The graphs above show a trend in student performance towards better performance at better incomes. There is a large standard deviation in those values, though, and the trend never leaves the standard deviation range. 

Finally, lets ask one more question:
### How is student income related to their distribuition among schools?
To answer that question, we are going to visualize the distribuition of students per income class. The schools are sorted by low to high grades.

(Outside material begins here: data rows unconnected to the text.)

Context: an optimization exercise on an open-source flow, tuned for small area and a short achievable clock period. The choices shown serve that exercise and are no tape-out recipe. At most, simulation tests tie the RTL to the original design; equivalence was not proved. The RTL of run 1 was laid out without a check of its function. Power figures rest on the tool's default switching activity, not on a simulated workload.

[flow/design.v]
module lk_topk (
    input  wire         clk,
    input  wire         rst,           
    input  wire         in_valid,      
    input  wire         in_first,      
    input  wire         in_last,       
    input  wire         in_take,       
    input  wire [31:0]  in_data,       
    input  wire [1:0]   cfg_op,        
    input  wire [3:0]   cfg_fmt,       
    input  wire [3:0]   cfg_k,         
    output reg          out_valid,
    output wire [511:0] out_line,
    output wire         out_nonfinite
);
    localparam FMT_BF16  = 4'h3;
    localparam FMT_INT32 = 4'hC;
    localparam OP_MIN    = 2'd1;
    localparam OP_TOPK   = 2'd2;
    integer i;
    reg        row_min;        
    reg        row_int;        
    reg        row_bf16;       
    reg  [7:0] row_en;         
    wire       cur_min  = in_first ? (cfg_op == OP_MIN)     : row_min;
    wire       cur_int  = in_first ? (cfg_fmt == FMT_INT32) : row_int;
    wire       cur_bf16 = in_first ? (cfg_fmt == FMT_BF16)  : row_bf16;
    wire [3:0] n_res    = (cfg_op == OP_TOPK) ? cfg_k : 4'd1;
    wire [31:0] wide    = cur_bf16 ? {in_data[15:0], 16'd0} : in_data;
    wire       w_nf     = !cur_int && (wide[30:23] == 8'hFF);
    reg        p_valid, p_first, p_last, p_take;
    reg [31:0] p_data;         
    reg        p_nf;           
    reg        p_nan;          
    reg        p_zfp;          
    reg        p_flip;         
    reg        p_bd;           
    always @(posedge clk) begin
        if (rst)
            p_valid <= 1'b0;
        else
            p_valid <= in_valid;
        p_first <= in_first;
        p_last  <= in_last;
        p_take  <= in_take;
        p_data  <= wide;
        p_nf    <= w_nf;
        p_nan   <= w_nf && (wide[22:0] != 23'd0);
        p_zfp   <= !cur_int && (wide[30:0] == 31'd0);
        p_flip  <= cur_min ^ (!cur_int & wide[31]);
        p_bd    <= !(wide[31] ^ cur_min);
        if (in_valid && in_first) begin
            row_min  <= (cfg_op == OP_MIN);
            row_int  <= (cfg_fmt == FMT_INT32);
            row_bf16 <= (cfg_fmt == FMT_BF16);
            for (i = 0; i < 8; i = i + 1)
                row_en[i] <= (i < n_res);
        end
    end
    function [1:0] cmp31;    
        input [30:0] a, b;
        reg [31:0] g, l;
        integer w, j;
        begin
            g = {1'b0, a & ~b};
            l = {1'b0, ~a & b};
            for (w = 1; w < 32; w = w * 2)
                for (j = 0; j < 32; j = j + 2 * w) begin
                    g[j] = g[j + w] | (!l[j + w] & g[j]);
                    l[j] = l[j + w] | (!g[j + w] & l[j]);
                end
            cmp31 = {g[0], l[0]};
        end
    endfunction
    function ranks_before;
        input [31:0] v;
        input        v_nan;
        reg mgt, mlt, better;
        begin
            {mgt, mlt} = cmp31(p_data[30:0], v[30:0]);
            if (p_data[31] ^ v[31])
                better = p_bd & !(p_zfp & !mgt & !mlt);
            else
                better = p_flip ? mlt : mgt;
            ranks_before = !p_nan & (v_nan | better);
        end
    endfunction
    reg        s_valid [0:7];
    reg        s_nan   [0:7];
    reg [31:0] s_val   [0:7];
    reg [15:0] s_pos   [0:7];
    reg        q_valid, q_first, q_last, q_take, q_nf, q_nan;
    reg [31:0] q_data;
    reg  [7:0] q_en;           
    reg  [7:0] q_b;            
    reg        q_bq;           
    reg  [7:0] ins_prev;       
    wire s1_clear = p_first | (q_valid & q_first);
    always @(posedge clk) begin
        if (rst)
            q_valid <= 1'b0;
        else
            q_valid <= p_valid;
        q_first <= p_first;
        q_last  <= p_last;
        q_take  <= p_take;
        q_nf    <= p_nf;
        q_nan   <= p_nan;
        q_data  <= p_data;
        if (p_valid && p_first)
            q_en <= row_en;
        for (i = 0; i < 8; i = i + 1)
            q_b[i] <= s1_clear | !s_valid[i] | ranks_before(s_val[i], s_nan[i]);
        q_bq <= p_first | ranks_before(q_data, q_nan);
    end
    reg        beats [0:7];
    reg  [7:0] mv;             
    reg        shf   [0:7];    
    reg [15:0] row_pos;        
    reg        row_nf;
    wire        take    = q_valid & q_take;
    wire [15:0] cur_pos = q_first ? 16'd0 : row_pos;
    always @(*) begin
        for (i = 0; i < 8; i = i + 1) begin
            if (i > 0 && ins_prev[(i == 0) ? 0 : i-1])
                beats[i] = q_b[(i == 0) ? 0 : i-1];
            else if (ins_prev[i])
                beats[i] = q_bq;
            else
                beats[i] = q_b[i];
            mv[i]  = take & q_en[i] & beats[i];
        end
        shf[0] = 1'b0;
        for (i = 1; i < 8; i = i + 1)
            shf[i] = beats[i-1];
    end
    wire keep = !(q_valid & q_first);    
    always @(posedge clk) begin
        ins_prev <= mv;
        for (i = 0; i < 8; i = i + 1) begin
            if (mv[i]) begin
                if (shf[i]) begin
                    s_valid[i] <= keep & s_valid[(i == 0) ? 0 : i-1];
                    s_nan[i]   <= keep & s_nan[(i == 0) ? 0 : i-1];
                    s_val[i]   <= {32{keep}} & s_val[(i == 0) ? 0 : i-1];
                    s_pos[i]   <= {16{keep}} & s_pos[(i == 0) ? 0 : i-1];
                end else begin
                    s_valid[i] <= 1'b1;
                    s_nan[i]   <= q_nan;
                    s_val[i]   <= q_data;
                    s_pos[i]   <= cur_pos;
                end
            end else begin
                s_valid[i] <= keep & s_valid[i];
                s_nan[i]   <= keep & s_nan[i];
                s_val[i]   <= {32{keep}} & s_val[i];
                s_pos[i]   <= {16{keep}} & s_pos[i];
            end
        end
        if (q_valid) begin
            row_pos <= cur_pos + 16'd1;
            row_nf  <= (!q_first & row_nf) | (take & q_nf);
        end
        if (rst)
            out_valid <= 1'b0;
        else
            out_valid <= q_valid & q_last;
    end
    genvar g;
    generate
        for (g = 0; g < 8; g = g + 1) begin : g_line
            assign out_line[32*g +: 32]       = s_val[g];
            assign out_line[256 + 16*g +: 16] = s_pos[g];
        end
    endgenerate
    assign out_line[511:384] = 128'd0;
    assign out_nonfinite     = row_nf;
endmodule
[flow/constraint.sdc]
create_clock -name core_clock -period 10.0 [get_ports {clk}]
set_input_delay 2.0000 -clock core_clock [delete_from_list [all_inputs] [get_ports {clk}]]
set_output_delay 2.0000 -clock core_clock [all_outputs]
set_load 0.01 [all_outputs]
[flow/flow/run.sh]
#!/bin/bash
# The standard layout (the standard.sh, unchanged synthesis) with two changes:
# timing repair aims for a setup margin (the clock period stays the SDC's), and
# the port buffers are buf_1 cells instead of the default delay buffers.
set -euo pipefail
MARGIN=${MARGIN:-6.5}
sed -e "s|\"\${@:-finish}\"|SETUP_SLACK_MARGIN=$MARGIN 'BUFFER_PORTS_ARGS=-buffer_cell sky130_fd_sc_hd__buf_1' \"\${@:-finish}\"|" standard.sh > own_standard.sh
bash own_standard.sh > own_flow.log 2>&1
[flow/config.mk]
export PLATFORM = sky130hd
export DESIGN_NAME = lk_topk
export DESIGN_NICKNAME = lk_topk
export VERILOG_FILES = /design/flow/design.v
export SDC_FILE = /design/flow/constraint.sdc
export NUM_CORES = 4
export LEC_CHECK = 0
export CAP_MARGIN = 20
export CORE_MARGIN = 2
export CORE_UTILIZATION = 40
export SLEW_MARGIN = 20
[flow/standard.sh]
#!/bin/bash
# synth_recipe.tcl (not shown) runs the flow's synth.tcl, then flattens the netlist and writes it again
# the make line also repeats each setting of config.mk as NAME=value (left out here)
make -C /OpenROAD-flow-scripts/flow DESIGN_CONFIG=/design/flow/config.mk WORK_HOME=/design/flow/orfs CLKGATE_MAP_FILE= SYNTH_SCRIPT=/design/flow/synth_recipe.tcl "${@:-finish}"
==> run_results.csv, run 1 <==
group,metric,value,unit
status,outcome,"timing/DRC/antenna clean",
sta,hold_viol,0,
setup_path,critPathLaunchType,"flop",
setup_path,rrSetupSlack,6.60,ns
hold_path,hold_path_class,"flop to flop",
sta,finalSetupViolations,0,
layout,area.sequential,11000,µm²
sta,max-slew-margin-rel,14.1,%
route,ant_nets,0,
layout,fillers,6828,
setup_path,path_class,"flop to primary output",
layout,drive_above_1_share,7.95,%
sta,finalClockSkew,0.0316,ns
clock_network,cts_buffers,60,
setup_path,crit_fanout,4,
grt,grt_pass1_vias,24400,
setup_path,cp_num_buf_inv,1,
setup_path,reg2reg_depth,6,
clock_network,cts_root_buf,"clkbuf_16",
sta,max_freq,292,MHz
logic_synthesis,ys.flop_type,"dfxtp_1",
setup_path,crit_arrival,1.43,ns
setup_path,slowest_stage,"dfxtp_1",
hold_path,hp-start,"p_last",
clock_network,clk_path_buf_depth,3,
floorplanning,fp.dieW,267,µm
clock_network,cts_tree,"done",
sta,slew_viol_final,0,
pwr,p_per_area,175,nW/µm²
floorplanning,die_h,267,µm
floorplanning,placementRows,96,
pwr,ir_worst_vdd,0.128,mV
clock_network,clk_pin_slew_worst_paths,0.06,ns
grt,grt_max_degree,242,
pwr,p_leak,10.4,nW
route,wirelength,119000,µm
route,drt-pass1-iter-count,7,
clock_network,clk_latency,0.64,ns
route,wl_per_cell,26.8,µm
sta,period_needed,3.43,ns
sta,rsz0062_at_grt,"false",
placement,dp_hpwl,74900,µm
hold_path,hold_depth,0,
logic_synthesis,seq_area_frac_synth,39.9,%
layout,multi_input_area,14800,µm²
grt,globalRouteOverflowTotal,0,
route,vias_per_cell,6.15,
setup_path,regToRegStartpoint,"q_valid",
grt,grt_use_total,31.6,%
logic_synthesis,yosys-top-cells-area,"dfxtp_1 36%, a22oi_1 10%, o21ai_0 5.5%",
sta,fin_tns_setup,0,ns
layout,syn_to_final_growth,14.2,%
floorplanning,design.core.area,68500,µm²
setup_path,end_kind,"primary output",
logic_synthesis,async_reset_ff_share,0,%
grt,antenna_found_initial,3,
sta,holdWs,0.329,ns
logic_synthesis,yosysTopAreaCell,"dfxtp_1",
clock_network,cts_max_level,2,
logic_synthesis,yosys.area.top_type_share,36.0,%
logic_synthesis,synth_edf_count,36,
grt,grt_pass1_wl,168000,µm
layout,nNetsFinal,3545,
logic_synthesis,ys_types,78,
floorplanning,initial_utilization,40.4,%
logic_synthesis,yosys_warnings,7,
logic_synthesis,netlist_top_cells_count,"497 x dfxtp_1, 377 x a22oi_1, 303 x o21ai_0",
route,remaining_drc_errors,0,
route,drt_iter0_drc,3160,
job,cap_violations,0,
logic_synthesis,synth.most_common_cell,"dfxtp_1",
clock_network,clock_sinks,533,
logic_synthesis,syn_avg_cell_area,8.55,µm²
layout,final_cells,4429,
setup_path,crit_family,"flip-flops",
logic_synthesis,ys_seq_elements,533,
placement,gp_congestion,0.939,
sta,final.period_utilization,34.3,%
route,vias,27300,
floorplanning,ios,562,
setup_path,worstPathRequired,8.00,ns
floorplanning,fp.dieArea,71200,µm²
setup_path,r2r_end,"s_val[6][24]",
placement,portBuffers,433,
logic_synthesis,netlist_instances,3234,
logic_synthesis,synth_area,27600,µm²
setup_path,path_cells,"buf_1",
hold_path,min_to,"q_last",
sta,tightest_slew,1.29,ns
setup_path,slowest_delay,0.55,ns
placement,dp_cells,4304,
## where the power goes
part           leakage, nW  total [mW]  switching [mW]  internal [mW]
registers             4.37        2.43           0.186           2.24
logic                 4.99       0.660           0.415          0.245
clock network         1.05        2.43           0.971           1.46
total                 10.4        5.52            1.57           3.95
## layout by cell type, fill, tap and decap left out, drive strengths merged, types with 18 or more instances in the layout
cell type and count:
nor2b 96, conb 128, nand3 76, a21oi 110
clkbuf 87, buf 472, nor3b 47, clkinv 28
nand2b 116, a22oi 377, nand3b 45, maj3 144
inv 110, edfxtp 36, o21ai 320, dfxtp 497
a31oi 18, o22ai 215, nor2 54, nand2 270
a2bb2oi 26, and2 21, mux2i 26
## logic make-up (layout without fill, tap and decap cells)
group | Yosys count | after routing | synth area share, %
buf+inv | 535 | 710 | 9.34
mux | 37 | 37 | 1.40
fa+ha+maj | 145 | 145 | 5.46
compound gates | 1185 | 1185 | 28.1
flops | 533 | 533 | 39.9
simple gates | 775 | 784 | 15.1
other cells | 1 | 130 | 0.0136
xor+xnor | 23 | 23 | 0.729
## routing by layer
metal	vias to the layer above	share of wire, %	track usage, %
met3	287	12	8.80
met5	-	0	0
li1	12200	-	-
met2	1609	45	48.8
met1	13200	39	41.2
met4	0	4.4	13.7
## stage by stage
stage               worst slack [ns]  util (%)  total power, mW  cell area, µm²
finish                          6.57      46.1             5.52           31600
global placement                5.77      42.7             3.10           29200
detailed placement              5.72      42.7             3.10           29200
global route                    6.54      46.1             5.68           31600
CTS                             6.51      46.0             5.52           31500
floorplan                       6.53         -             2.90           28100
## flip-flops by register name, summed over array words and instances, names as in the netlist, 8 cells and up
name / cells
s_nan: 8
q_data: 32
ins_prev: 8
s_pos: 128
p_data: 32
q_b: 8
q_en: 8
s_val: 256
s_valid: 8
row_pos: 16
row_en: 8
## worst max path at each step
stage                  from      endpoint  cells after the start  slack [ns]
2_1_floorplan    cfg_fmt[1]         p_nan                      9        6.53
3_3_place_gp       in_first         p_zfp                      8        5.77
3_5_place_dp       in_first         p_zfp                      8        5.72
4_1_cts        s_val[0][31]  out_line[31]                      1        6.51
5_1_grt            in_first         p_zfp                      8        6.54
6_report       s_val[2][15]  out_line[79]                      1        6.57
## what timing repair did
action                                  4_1_cts  5_1_grt
endpoints found under the setup margin      181       84
gates cloned                                  8        1
buffers inserted                              2        1
gates resized for setup                      10        9
pin swaps                                     3        1
hold buffers                                  0        0
## layout make-up
cell class              count  area share, %
multi-input cells        2302           47.1
flip-flops and latches    533           35.0
repair buffers            473           6.17
clock buffers              86           5.61
well taps                 882           3.50
inverters                 126           1.51
clock inverters            25           1.17
diodes                      2         0.0159
==> inputs of run 2 (changes only) <==
--- a/flow/design.v
+++ b/flow/design.v
@@ -28,5 +28,14 @@
     wire [3:0] n_res    = (cfg_op == OP_TOPK) ? cfg_k : 4'd1;
     wire [31:0] wide    = cur_bf16 ? {in_data[15:0], 16'd0} : in_data;
-    wire       w_nf     = !cur_int && (wide[30:23] == 8'hFF);
+    wire       sign     = cur_bf16 ? in_data[15] : in_data[31];
+    wire       e32_ones = (in_data[30:23] == 8'hFF);
+    wire       e16_ones = (in_data[14:7] == 8'hFF);
+    wire       m32_nz   = (in_data[22:0] != 23'd0);
+    wire       m16_nz   = (in_data[6:0] != 7'd0);
+    wire       z32      = !m32_nz && (in_data[30:23] == 8'h00);
+    wire       z16      = !m16_nz && (in_data[14:7] == 8'h00);
+    wire       w_nf     = !cur_int && (cur_bf16 ? e16_ones : e32_ones);
+    wire       w_nan    = !cur_int && (cur_bf16 ? (e16_ones & m16_nz) : (e32_ones & m32_nz));
+    wire       w_zfp    = !cur_int && (cur_bf16 ? z16 : z32);
     reg        p_valid, p_first, p_last, p_take;
     reg [31:0] p_data;         
@@ -46,8 +55,8 @@
         p_data  <= wide;
         p_nf    <= w_nf;
-        p_nan   <= w_nf && (wide[22:0] != 23'd0);
-        p_zfp   <= !cur_int && (wide[30:0] == 31'd0);
-        p_flip  <= cur_min ^ (!cur_int & wide[31]);
-        p_bd    <= !(wide[31] ^ cur_min);
+        p_nan   <= w_nan;
+        p_zfp   <= w_zfp;
+        p_flip  <= cur_min ^ (!cur_int & sign);
+        p_bd    <= !(sign ^ cur_min);
         if (in_valid && in_first) begin
             row_min  <= (cfg_op == OP_MIN);
--- a/flow/flow/run.sh
+++ b/flow/flow/run.sh
@@ -4,5 +4,5 @@
 # the port buffers are buf_1 cells instead of the default delay buffers.
 set -euo pipefail
-MARGIN=${MARGIN:-6.5}
+MARGIN=${MARGIN:-6.8}
 sed -e "s|\"\${@:-finish}\"|SETUP_SLACK_MARGIN=$MARGIN 'BUFFER_PORTS_ARGS=-buffer_cell sky130_fd_sc_hd__buf_1' \"\${@:-finish}\"|" standard.sh > own_standard.sh
 bash own_standard.sh > own_flow.log 2>&1
--- a/flow/config.mk
+++ b/flow/config.mk
@@ -9,3 +9,5 @@
 export CORE_MARGIN = 2
 export CORE_UTILIZATION = 40
+export CTS_CLUSTER_DIAMETER = 100
+export CTS_CLUSTER_SIZE = 24
 export SLEW_MARGIN = 20
==> run_results.csv, run 2 <==
group,metric,value,unit
setup_path,worstPathRequired,10.53,ns
sta,period_needed,3.21,ns
sta,max_freq,312,MHz
setup_path,path_class,"flop to flop",
clock_network,clk_pin_slew_worst_paths,0.09,ns
sta,rsz0062_at_grt,"true",
clock_network,clk_latency,0.64,ns
sta,fin_tns_setup,0,ns
pwr,ir_worst_vdd,0.128,mV
clock_network,cts_max_level,1,
grt,grt_pass1_vias,23700,
logic_synthesis,synth_edf_count,36,
route,remaining_drc_errors,0,
job,cap_violations,0,
grt,antenna_found_initial,2,
placement,dp_cells,4309,
hold_path,hp-start,"p_last",
setup_path,reg2reg_depth,6,
layout,fin_area,32000,µm²
layout,layout_common_cells,"367 x a22oi_1, 329 x o21ai_0, 296 x nand2_1",
grt,grt_use_total,30.6,%
setup_path,rrSetupSlack,6.79,ns
floorplanning,design.core.area,68300,µm²
logic_synthesis,yosys-top-cells-area,"dfxtp_1 36%, a22oi_1 10%, o21ai_0 6.1%",
clock_network,cts_root_buf,"clkbuf_16",
hold_path,min_to,"q_last",
logic_synthesis,synth.most_common_cell,"dfxtp_1",
logic_synthesis,syn_avg_cell_area,8.43,µm²
floorplanning,ios,562,
placement,dpl_cell_area,29000,µm²
pwr,p_leak,11.5,nW
floorplanning,initial_utilization,40.3,%
logic_synthesis,netlist_instances,3264,
clock_network,cts_buffers,26,
sta,finalClockSkew,0.0261,ns
hold_path,hold_path_class,"flop to flop",
route,wl_per_cell,26.4,µm
clock_network,cts_tree,"done",
setup_path,critPathLaunchType,"flop",
setup_path,end_kind,"flop",
clock_network,clk_path_buf_depth,3,
hold_path,hold_depth,0,
sta,hold_viol,0,
layout,final_cells,4424,
grt,grt_pass1_wl,164000,µm
pwr,p_per_area,137,nW/µm²
setup_path,regToRegStartpoint,"q_bq",
setup_path,path_cells,"mux2i_1 > o21ai_2 > nand3_4 > nor2_4 > nand2_1 > o21ai_0",
setup_path,crit_arrival,3.73,ns
sta,final.period_utilization,32.1,%
route,vias,27200,
layout,nNetsFinal,3581,
layout,top_register,"s_val",
setup_path,crit_fanout,27,
pwr,finalPower,4.37,mW
placement,dp_hpwl,75400,µm
logic_synthesis,ys_seq_elements,533,
sta,holdWs,0.336,ns
grt,globalRouteOverflowTotal,0,
status,outcome,"timing/DRC/antenna clean",
setup_path,slowest_delay,0.95,ns
route,drt-pass1-iter-count,7,
route,wirelength,117000,µm
logic_synthesis,yosys_warnings,7,
grt,grt_max_degree,113,
floorplanning,die_h,266,µm
floorplanning,fp.dieW,266,µm
setup_path,cp_num_buf_inv,0,
logic_synthesis,async_reset_ff_share,0,%
setup_path,r2r_end,"s_val[4][25]",
floorplanning,placementRows,96,
route,drt_iter0_drc,3627,
layout,syn_to_final_growth,16.2,%
placement,portBuffers,433,
logic_synthesis,synth_area,27500,µm²
logic_synthesis,seq_area_frac_synth,40.1,%
sta,max-slew-margin-rel,19.9,%
placement,gp_congestion,0.913,
layout,largestRegisters,"s_val (256), s_pos (128)",
clock_network,cts_hold_repair.buffers,0,
layout,drive_above_1_share,26.2,%
logic_synthesis,netlist_top_cells_count,"497 x dfxtp_1, 367 x a22oi_1, 335 x o21ai_0",
logic_synthesis,yosysTopAreaCell,"dfxtp_1",
logic_synthesis,yosys.area.top_type_share,36.2,%
sta,tightest_slew,1.20,ns
setup_path,crit_family,"simple AND/OR/NAND/NOR gates",
setup_path,slowest_stage,"nor2_4",
layout,largest_reg_flops,256,
logic_synthesis,ys_types,69,
sta,slew_viol_final,0,
route,ant_nets,0,
sta,finalSetupViolations,0,
route,vias_per_cell,6.14,
clock_network,clock_sinks,533,
logic_synthesis,ys.flop_type,"dfxtp_1",
floorplanning,fp.dieArea,70900,µm²
layout,final_common_cell,"a22oi_1",
==> run 2: changes by cell type in the layout (fill, tap and decap cells not counted), moves of 31 or more <==
cell	change
buf_1	-343
buf_2	+209
buf_4	+109
clkbuf_16	-35
clkbuf_2	+65
dfxtp_1	-356
dfxtp_2	+201
dfxtp_4	+155
maj3_1	+31
o22ai_1	-36
==> run 2: report_power, final <==
group,switching (mW),leakage [nW],internal (mW)
combinational,0.429,6.57,0.276
clock,0.750,0.364,0.512
sequential,0.174,4.59,2.23
total,1.35,11.5,3.02
==> run 2: worst register-to-register path: stages, from the launching register on <==
cell	delay [ns]
dfxtp_1	0.52
mux2i_1	0.15
o21ai_2	0.64
nand3_4	0.56
nor2_4	0.96
nand2_1	0.16
o21ai_0	0.12
==> run 2: layout make-up <==
| cell class | count | area [µm²] |
|---|---|---|
| fill | 6660 | 36400 |
| multi-input combinational | 2344 | 14900 |
| sequential | 533 | 11900 |
| timing repair buffer | 519 | 2930 |
| tap | 882 | 1100 |
| clock buffer | 33 | 718 |
| inverter | 108 | 407 |
| clock inverter | 3 | 45.0 |
| antenna | 2 | 5.00 |
==> run 2: metal layers <==
metal | wire [µm] | vias to the layer above | global-route usage (%) | part of all wire, %
met3 | 11500 | 226 | 6.00 | 9.8
met5 | 0 | - | 0 | 0
met1 | 47000 | 13200 | 41.1 | 40
li1 | - | 12300 | - | -
met2 | 53200 | 1501 | 48.2 | 45
met4 | 5320 | 0 | 12.5 | 4.6
==> run 2: through the flow <==
stage          setup WS [ns]  utilization (%)
2_1_floorplan           6.80                -
6_report                6.79             46.8
4_1_cts                 6.61             45.8
5_1_grt                 6.71             46.8
3_5_place_dp            5.89             42.5
3_3_place_gp            5.96             42.5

To simplify, we are taking the average grade among tests to be the school grade

In [None]:
df5 = df4.copy()
df5['school_grade'] = df5[grade_columns_mean].mean(axis=1)
renameMap = {
    **{key:'A-C' for key in list('ABC')},
    **{key:'D-F' for key in list('DEF')},
    **{key:'G-I' for key in list('GH')},
    **{key:'I-J' for key in list('IJ')},
}

df5 = df5.astype({'school_grade':np.int}).replace({
    'Income class':renameMap
})

student_per_income_class = df5.pivot_table(
    index='school_grade',
    columns='Income class', 
    values='NU_INSCRICAO',
    aggfunc='count')
student_per_income_class = student_per_income_class.div(student_per_income_class.sum(axis=1), axis=0)

student_per_income_class.plot.area()
plt.ylim(top=1, bottom=0)
plt.xlim(left=student_per_income_class.index.min(), right=student_per_income_class.index.max())
plt.xlabel('School Grade')
plt.ylabel('Student Income distribuition')
plt.legend(title="Income Class", fancybox=True, framealpha = .7, frameon=True)
plt.gca().yaxis.set_major_formatter(ticker.PercentFormatter(1.0))
_ = plt.title('Student income distribuition per school sorted by school grade', fontweight='bold')

# Conclusion
On this notebook we analised how income play a role in education in Brazil. We concluded that students are highly affected by quality of the school they attend. We show that students on the low income range tends to attend to the worst schools. We also show that the biggest impact on family income improvements happens on the 0-1000 BRL income per person range. The effects on income given the school appears to be limited, but present. It is more present in the very low income range, this time up to about 600BRL per person.  

Federal schools are public schools but, differently from city and state schools, have a performance very close to private schools. Student income distribuition in federal schools are slightly less skewed to low income than state and city schools. We suspect that federal schools can be a role model to other public schools, although further investigation is necessary to see if this is actually doable. 

Our analysis shows that students in middle range schools can hope to achieve golden grades on some disciplines. We also notice that high-end schools are able to not only improve its average but also reduce its standard deviation, having a more consistent grading among students. This conclusion needs further investigation. We need to analyse if these schools are able to reproduce this behaviour among the years, or if this fenomena is just derived from the math (after all grades are limited on the top).

The analysis done here does not include school budget information. We leave for future work to consider the role of school budget on its student performance.